• _WORK REQUIRED_: Produce the records below again, word for word, but stop after the line that contains "export CORE_ASPECT_RATIO = 1.5".

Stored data

******************************

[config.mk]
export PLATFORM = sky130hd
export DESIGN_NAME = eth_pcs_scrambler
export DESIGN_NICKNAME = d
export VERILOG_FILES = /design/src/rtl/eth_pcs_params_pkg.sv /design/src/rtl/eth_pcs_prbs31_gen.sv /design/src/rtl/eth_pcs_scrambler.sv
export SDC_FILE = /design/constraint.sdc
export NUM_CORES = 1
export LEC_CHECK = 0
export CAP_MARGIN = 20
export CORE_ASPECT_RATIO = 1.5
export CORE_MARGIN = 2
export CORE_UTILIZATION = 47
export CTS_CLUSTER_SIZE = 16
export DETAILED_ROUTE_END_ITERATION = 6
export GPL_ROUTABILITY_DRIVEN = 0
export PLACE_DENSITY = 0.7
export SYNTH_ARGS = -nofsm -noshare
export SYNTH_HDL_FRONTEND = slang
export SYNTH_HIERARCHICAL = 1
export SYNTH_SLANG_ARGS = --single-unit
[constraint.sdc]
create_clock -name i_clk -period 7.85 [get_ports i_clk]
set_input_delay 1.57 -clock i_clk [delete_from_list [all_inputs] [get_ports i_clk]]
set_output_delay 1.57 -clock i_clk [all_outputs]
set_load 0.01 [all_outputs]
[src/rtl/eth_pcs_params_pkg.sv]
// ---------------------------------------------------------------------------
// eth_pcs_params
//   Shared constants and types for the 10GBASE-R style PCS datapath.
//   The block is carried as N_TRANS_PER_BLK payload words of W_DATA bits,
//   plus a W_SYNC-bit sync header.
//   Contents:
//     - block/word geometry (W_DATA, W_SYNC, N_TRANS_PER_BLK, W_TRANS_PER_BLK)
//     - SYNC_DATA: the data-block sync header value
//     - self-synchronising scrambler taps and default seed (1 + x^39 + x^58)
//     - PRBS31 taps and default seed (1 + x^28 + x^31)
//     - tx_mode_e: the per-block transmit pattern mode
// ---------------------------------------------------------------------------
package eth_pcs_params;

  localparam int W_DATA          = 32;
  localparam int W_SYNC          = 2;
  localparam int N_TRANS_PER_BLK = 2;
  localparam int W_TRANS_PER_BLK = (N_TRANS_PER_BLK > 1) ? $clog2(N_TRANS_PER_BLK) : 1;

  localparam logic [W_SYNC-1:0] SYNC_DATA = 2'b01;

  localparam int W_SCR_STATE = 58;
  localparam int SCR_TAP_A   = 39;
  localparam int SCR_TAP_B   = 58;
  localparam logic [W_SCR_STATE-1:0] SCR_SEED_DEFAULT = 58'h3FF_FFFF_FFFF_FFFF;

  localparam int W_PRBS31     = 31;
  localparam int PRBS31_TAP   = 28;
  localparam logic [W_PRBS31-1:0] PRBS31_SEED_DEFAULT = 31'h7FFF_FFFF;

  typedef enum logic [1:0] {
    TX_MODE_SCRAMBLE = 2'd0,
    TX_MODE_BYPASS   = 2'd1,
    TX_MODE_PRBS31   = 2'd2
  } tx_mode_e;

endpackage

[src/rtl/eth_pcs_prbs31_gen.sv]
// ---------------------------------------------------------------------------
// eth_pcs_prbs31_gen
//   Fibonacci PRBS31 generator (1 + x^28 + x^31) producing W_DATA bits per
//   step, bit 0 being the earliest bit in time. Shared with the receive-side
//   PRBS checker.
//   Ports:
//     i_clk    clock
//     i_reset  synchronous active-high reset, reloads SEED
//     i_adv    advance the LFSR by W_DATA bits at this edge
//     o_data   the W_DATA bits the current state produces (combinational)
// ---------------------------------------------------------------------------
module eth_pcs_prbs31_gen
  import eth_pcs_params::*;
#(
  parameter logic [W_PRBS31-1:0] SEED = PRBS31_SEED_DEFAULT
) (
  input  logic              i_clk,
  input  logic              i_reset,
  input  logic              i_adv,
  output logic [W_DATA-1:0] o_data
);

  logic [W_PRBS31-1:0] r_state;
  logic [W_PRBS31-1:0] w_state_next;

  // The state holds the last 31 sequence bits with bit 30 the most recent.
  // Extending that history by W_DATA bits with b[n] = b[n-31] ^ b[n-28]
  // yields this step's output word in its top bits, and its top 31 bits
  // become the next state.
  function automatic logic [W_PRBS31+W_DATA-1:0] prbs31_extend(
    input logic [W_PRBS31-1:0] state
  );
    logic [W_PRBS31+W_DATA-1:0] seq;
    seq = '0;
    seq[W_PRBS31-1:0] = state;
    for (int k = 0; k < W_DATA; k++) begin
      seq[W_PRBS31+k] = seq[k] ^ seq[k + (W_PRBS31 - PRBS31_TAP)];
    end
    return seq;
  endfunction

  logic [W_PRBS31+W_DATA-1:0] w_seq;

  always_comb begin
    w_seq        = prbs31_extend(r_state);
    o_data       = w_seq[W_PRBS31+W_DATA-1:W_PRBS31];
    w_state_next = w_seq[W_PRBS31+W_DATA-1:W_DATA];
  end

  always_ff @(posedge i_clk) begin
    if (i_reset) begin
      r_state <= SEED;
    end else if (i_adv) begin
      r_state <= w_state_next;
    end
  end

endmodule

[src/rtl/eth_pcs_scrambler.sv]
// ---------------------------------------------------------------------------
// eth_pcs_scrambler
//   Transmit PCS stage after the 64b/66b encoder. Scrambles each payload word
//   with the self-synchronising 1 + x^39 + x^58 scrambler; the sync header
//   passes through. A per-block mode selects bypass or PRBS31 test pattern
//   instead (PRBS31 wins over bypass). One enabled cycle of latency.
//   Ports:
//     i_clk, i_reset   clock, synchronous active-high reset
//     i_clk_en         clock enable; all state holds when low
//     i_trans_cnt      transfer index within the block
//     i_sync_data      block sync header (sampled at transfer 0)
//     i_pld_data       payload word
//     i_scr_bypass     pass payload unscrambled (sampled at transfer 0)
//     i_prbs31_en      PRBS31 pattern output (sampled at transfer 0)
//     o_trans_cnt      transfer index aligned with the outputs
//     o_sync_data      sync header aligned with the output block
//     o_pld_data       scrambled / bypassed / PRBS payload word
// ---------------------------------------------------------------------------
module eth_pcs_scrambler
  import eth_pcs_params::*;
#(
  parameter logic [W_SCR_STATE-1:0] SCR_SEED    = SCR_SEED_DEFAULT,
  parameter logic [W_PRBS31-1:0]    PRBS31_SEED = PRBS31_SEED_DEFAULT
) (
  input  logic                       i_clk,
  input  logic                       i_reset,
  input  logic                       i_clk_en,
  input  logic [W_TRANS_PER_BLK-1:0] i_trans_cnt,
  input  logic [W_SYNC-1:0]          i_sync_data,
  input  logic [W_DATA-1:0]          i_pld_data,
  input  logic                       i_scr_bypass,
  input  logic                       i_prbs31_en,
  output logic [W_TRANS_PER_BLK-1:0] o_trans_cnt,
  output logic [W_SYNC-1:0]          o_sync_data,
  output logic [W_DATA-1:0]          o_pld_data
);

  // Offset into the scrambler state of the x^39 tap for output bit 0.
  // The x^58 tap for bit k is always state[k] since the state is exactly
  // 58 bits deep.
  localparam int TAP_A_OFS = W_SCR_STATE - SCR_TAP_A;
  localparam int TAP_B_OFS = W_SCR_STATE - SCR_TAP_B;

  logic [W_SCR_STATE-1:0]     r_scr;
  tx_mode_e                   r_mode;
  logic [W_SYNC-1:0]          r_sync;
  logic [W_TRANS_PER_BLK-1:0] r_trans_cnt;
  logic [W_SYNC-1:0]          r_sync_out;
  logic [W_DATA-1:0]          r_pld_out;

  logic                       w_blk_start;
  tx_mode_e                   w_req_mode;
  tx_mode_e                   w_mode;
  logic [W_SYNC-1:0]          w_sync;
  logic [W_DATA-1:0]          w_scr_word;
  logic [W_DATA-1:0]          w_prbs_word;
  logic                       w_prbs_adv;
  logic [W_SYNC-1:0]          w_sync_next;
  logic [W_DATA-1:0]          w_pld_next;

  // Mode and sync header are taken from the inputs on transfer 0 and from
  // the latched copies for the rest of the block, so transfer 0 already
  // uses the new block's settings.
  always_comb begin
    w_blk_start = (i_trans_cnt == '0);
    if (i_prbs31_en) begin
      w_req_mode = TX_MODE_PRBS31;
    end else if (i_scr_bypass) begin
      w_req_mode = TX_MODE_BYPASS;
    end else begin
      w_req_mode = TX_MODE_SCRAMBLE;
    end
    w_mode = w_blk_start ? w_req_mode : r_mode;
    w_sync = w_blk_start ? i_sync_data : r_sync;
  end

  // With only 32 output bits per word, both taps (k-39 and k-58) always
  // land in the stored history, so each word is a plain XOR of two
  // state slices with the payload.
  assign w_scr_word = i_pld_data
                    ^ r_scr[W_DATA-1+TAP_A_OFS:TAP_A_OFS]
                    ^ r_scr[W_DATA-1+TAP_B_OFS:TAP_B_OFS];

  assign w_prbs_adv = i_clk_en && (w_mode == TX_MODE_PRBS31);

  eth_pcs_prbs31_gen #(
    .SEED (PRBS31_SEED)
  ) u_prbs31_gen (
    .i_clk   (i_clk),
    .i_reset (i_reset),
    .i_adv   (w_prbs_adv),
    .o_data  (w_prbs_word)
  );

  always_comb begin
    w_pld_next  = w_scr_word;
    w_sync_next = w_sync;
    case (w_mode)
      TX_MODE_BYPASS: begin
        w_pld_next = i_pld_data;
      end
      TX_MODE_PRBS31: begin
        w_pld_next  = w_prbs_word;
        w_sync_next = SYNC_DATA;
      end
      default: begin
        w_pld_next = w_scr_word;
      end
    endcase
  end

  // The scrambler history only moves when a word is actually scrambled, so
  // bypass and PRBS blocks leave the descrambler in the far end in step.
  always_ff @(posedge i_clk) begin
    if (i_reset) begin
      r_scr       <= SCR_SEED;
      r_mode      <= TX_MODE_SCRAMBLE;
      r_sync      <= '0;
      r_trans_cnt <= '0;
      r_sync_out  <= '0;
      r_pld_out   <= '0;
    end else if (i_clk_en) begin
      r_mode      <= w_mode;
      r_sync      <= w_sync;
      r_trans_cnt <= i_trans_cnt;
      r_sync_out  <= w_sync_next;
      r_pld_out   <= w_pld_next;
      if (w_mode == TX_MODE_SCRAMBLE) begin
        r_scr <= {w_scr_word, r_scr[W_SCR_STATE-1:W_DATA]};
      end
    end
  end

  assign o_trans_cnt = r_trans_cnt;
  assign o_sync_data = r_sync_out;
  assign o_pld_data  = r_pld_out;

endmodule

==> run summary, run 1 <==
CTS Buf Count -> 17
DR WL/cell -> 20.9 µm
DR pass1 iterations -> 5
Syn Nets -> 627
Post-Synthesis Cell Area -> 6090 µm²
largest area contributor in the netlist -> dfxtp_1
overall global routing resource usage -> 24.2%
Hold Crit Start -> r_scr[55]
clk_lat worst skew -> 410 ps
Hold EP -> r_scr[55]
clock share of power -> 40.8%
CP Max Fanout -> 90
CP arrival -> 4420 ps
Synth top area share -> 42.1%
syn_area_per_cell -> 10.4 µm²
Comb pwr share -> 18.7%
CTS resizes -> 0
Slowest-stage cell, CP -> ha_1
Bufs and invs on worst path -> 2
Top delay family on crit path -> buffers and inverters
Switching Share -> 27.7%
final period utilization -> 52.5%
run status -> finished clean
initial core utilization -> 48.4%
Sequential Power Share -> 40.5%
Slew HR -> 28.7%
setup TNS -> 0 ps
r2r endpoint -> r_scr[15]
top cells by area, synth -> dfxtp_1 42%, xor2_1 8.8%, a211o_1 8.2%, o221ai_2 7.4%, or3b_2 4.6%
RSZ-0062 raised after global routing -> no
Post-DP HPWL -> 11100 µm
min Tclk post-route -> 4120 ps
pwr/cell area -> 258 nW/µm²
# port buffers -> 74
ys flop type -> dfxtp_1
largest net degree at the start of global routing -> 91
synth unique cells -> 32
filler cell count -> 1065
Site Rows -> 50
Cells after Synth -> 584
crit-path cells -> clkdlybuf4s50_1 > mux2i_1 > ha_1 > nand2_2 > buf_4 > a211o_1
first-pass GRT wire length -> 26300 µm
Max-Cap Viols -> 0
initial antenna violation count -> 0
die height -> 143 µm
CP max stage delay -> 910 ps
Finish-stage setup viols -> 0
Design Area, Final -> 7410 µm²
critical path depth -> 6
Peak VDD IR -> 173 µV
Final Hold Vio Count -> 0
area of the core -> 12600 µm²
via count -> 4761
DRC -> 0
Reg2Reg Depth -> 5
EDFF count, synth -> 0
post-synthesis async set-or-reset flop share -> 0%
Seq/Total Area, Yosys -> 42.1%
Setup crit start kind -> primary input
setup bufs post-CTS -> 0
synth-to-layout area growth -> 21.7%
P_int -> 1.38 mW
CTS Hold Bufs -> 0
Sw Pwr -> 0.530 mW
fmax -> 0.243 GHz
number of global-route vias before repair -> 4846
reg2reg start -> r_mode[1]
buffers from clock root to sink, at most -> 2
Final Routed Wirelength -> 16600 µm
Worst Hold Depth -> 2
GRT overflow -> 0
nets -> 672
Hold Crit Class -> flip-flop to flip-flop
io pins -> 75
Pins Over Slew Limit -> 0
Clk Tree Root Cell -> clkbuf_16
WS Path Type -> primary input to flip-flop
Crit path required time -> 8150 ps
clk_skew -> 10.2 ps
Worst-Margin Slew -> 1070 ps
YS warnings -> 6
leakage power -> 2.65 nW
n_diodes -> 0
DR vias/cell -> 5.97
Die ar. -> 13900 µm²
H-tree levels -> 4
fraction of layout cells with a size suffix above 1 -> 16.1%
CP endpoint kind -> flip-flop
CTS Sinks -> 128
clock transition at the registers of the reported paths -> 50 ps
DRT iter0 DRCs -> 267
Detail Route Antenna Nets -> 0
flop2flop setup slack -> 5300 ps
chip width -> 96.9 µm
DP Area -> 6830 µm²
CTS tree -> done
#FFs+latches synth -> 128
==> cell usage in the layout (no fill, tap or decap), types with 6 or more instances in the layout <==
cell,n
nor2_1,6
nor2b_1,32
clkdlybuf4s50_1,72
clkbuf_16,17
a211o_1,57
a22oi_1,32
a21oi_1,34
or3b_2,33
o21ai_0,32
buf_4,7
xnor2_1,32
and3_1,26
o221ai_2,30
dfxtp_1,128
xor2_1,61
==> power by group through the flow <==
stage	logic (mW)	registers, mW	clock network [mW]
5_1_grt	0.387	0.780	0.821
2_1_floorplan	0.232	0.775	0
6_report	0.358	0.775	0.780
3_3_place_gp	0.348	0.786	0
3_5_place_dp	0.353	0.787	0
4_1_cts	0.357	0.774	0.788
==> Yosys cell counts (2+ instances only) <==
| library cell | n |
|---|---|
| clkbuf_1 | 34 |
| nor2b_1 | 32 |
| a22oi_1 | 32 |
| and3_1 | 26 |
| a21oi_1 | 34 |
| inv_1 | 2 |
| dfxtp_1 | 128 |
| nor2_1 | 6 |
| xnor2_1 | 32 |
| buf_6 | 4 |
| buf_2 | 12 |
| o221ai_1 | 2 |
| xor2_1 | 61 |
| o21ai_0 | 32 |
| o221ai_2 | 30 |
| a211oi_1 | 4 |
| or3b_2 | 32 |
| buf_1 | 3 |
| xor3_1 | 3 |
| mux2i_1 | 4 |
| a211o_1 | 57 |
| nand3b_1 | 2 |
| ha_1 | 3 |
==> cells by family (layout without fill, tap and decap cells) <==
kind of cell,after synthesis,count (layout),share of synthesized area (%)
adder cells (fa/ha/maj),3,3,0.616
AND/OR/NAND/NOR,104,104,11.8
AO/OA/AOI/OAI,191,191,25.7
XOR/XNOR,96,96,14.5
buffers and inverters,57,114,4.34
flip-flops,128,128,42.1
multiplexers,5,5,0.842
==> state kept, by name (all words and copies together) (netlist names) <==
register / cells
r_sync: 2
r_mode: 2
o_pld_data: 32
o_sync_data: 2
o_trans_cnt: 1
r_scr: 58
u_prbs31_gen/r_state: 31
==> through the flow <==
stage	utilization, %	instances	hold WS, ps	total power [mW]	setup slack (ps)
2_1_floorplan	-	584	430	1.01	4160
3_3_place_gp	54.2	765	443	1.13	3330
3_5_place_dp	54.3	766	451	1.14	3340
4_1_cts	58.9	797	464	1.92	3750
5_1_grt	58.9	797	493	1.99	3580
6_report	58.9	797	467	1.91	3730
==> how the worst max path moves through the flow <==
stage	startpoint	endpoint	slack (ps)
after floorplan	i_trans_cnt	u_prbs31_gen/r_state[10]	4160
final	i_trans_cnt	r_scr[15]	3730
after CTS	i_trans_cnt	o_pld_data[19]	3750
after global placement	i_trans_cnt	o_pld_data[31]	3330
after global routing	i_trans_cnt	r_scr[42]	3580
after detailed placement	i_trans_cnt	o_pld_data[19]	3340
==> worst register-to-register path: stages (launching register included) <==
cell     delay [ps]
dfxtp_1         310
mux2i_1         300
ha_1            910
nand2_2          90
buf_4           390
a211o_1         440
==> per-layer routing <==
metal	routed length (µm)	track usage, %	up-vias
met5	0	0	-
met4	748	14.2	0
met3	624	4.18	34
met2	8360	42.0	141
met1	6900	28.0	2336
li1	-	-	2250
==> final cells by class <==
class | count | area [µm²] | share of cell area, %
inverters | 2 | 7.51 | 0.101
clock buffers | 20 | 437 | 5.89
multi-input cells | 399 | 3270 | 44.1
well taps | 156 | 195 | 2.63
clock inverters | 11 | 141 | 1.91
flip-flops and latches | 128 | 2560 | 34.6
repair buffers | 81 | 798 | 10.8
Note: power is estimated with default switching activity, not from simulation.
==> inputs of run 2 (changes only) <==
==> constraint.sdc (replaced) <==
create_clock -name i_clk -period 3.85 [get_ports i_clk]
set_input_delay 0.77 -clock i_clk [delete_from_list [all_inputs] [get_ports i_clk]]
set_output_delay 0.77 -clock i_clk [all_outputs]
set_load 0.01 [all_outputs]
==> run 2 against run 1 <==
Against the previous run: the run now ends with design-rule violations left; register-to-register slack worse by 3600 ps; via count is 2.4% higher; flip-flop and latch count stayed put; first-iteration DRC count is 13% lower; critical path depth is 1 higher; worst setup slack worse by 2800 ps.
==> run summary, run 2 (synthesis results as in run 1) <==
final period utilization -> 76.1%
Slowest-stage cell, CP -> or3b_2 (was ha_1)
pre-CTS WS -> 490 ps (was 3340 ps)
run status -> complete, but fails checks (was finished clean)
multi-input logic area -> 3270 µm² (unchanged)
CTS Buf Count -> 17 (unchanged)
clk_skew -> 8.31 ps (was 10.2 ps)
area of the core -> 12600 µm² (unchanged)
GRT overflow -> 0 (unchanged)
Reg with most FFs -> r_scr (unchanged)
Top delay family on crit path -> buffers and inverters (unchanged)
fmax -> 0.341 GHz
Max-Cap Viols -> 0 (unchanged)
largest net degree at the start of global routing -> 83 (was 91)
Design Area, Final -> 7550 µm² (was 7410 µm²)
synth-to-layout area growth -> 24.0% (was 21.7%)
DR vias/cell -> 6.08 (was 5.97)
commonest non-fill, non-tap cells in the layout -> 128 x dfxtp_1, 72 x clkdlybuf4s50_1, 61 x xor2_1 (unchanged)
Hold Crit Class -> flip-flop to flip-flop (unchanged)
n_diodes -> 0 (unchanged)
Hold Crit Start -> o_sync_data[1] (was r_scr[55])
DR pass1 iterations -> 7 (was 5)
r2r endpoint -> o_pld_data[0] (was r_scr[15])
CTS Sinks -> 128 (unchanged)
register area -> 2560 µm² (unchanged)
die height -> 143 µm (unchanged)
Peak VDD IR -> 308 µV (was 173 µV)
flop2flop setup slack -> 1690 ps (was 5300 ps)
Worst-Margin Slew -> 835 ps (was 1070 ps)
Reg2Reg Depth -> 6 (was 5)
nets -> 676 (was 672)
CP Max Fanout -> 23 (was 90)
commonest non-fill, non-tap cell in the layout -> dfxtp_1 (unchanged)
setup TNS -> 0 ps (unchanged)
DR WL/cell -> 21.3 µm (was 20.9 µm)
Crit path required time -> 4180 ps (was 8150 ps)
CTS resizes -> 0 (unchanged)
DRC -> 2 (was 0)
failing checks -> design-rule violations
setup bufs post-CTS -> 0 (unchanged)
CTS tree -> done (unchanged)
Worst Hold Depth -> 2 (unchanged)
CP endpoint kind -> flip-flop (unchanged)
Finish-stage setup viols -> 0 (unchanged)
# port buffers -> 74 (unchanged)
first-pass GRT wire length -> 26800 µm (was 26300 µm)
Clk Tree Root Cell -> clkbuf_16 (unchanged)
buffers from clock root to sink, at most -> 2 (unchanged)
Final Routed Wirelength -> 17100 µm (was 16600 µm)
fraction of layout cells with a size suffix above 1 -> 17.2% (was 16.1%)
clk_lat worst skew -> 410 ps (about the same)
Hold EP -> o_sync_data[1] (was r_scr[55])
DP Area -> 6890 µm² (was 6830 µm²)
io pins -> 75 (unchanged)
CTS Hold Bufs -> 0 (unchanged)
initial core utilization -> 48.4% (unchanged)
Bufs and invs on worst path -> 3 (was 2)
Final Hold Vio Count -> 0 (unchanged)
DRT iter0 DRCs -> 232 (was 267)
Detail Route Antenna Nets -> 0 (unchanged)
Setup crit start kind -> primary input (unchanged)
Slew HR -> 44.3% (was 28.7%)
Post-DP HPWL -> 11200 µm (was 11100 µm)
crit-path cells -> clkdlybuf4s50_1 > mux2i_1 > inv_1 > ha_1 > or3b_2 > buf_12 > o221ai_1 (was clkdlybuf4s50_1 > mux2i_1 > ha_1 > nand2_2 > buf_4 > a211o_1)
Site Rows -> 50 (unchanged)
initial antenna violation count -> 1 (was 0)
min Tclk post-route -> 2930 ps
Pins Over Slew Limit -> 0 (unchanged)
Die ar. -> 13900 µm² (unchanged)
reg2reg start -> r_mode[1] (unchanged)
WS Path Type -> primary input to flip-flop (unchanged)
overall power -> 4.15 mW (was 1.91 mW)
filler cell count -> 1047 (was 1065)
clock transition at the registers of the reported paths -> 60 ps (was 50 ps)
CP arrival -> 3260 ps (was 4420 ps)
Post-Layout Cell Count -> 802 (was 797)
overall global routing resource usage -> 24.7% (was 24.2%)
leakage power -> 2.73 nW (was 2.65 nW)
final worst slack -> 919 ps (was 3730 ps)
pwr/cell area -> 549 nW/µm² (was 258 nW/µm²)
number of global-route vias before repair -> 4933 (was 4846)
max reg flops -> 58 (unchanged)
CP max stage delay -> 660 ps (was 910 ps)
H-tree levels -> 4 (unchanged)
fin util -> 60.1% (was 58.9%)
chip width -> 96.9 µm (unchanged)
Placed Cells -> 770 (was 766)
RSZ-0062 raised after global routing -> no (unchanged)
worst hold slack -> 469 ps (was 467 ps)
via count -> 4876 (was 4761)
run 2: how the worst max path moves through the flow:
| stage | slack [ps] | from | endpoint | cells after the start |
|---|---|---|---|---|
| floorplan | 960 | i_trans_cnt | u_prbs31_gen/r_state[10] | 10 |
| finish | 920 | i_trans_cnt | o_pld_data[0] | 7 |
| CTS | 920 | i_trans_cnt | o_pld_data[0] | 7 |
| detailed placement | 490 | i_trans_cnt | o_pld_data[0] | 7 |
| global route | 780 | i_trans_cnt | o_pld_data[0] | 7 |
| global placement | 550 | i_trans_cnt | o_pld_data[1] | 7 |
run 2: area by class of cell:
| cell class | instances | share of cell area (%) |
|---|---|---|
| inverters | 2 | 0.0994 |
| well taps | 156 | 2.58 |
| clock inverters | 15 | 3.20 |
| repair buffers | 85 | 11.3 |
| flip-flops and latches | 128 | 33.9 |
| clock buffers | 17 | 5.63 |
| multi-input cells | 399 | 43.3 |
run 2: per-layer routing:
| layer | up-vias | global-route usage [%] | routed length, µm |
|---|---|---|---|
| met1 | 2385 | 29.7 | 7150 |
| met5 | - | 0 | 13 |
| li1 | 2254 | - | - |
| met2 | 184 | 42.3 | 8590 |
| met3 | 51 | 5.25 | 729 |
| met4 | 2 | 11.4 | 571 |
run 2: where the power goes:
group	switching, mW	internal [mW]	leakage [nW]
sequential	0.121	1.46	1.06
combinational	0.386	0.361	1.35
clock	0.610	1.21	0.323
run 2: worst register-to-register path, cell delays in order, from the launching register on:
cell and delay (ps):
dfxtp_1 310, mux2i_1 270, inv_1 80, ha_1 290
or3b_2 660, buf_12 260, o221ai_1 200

******************************

• _ANSWER BOX_:
[config.mk]
export PLATFORM = sky130hd
export DESIGN_NAME = eth_pcs_scrambler
export DESIGN_NICKNAME = d
export VERILOG_FILES = /design/src/rtl/eth_pcs_params_pkg.sv /design/src/rtl/eth_pcs_prbs31_gen.sv /design/src/rtl/eth_pcs_scrambler.sv
export SDC_FILE = /design/constraint.sdc
export NUM_CORES = 1
export LEC_CHECK = 0
export CAP_MARGIN = 20
export CORE_ASPECT_RATIO = 1.5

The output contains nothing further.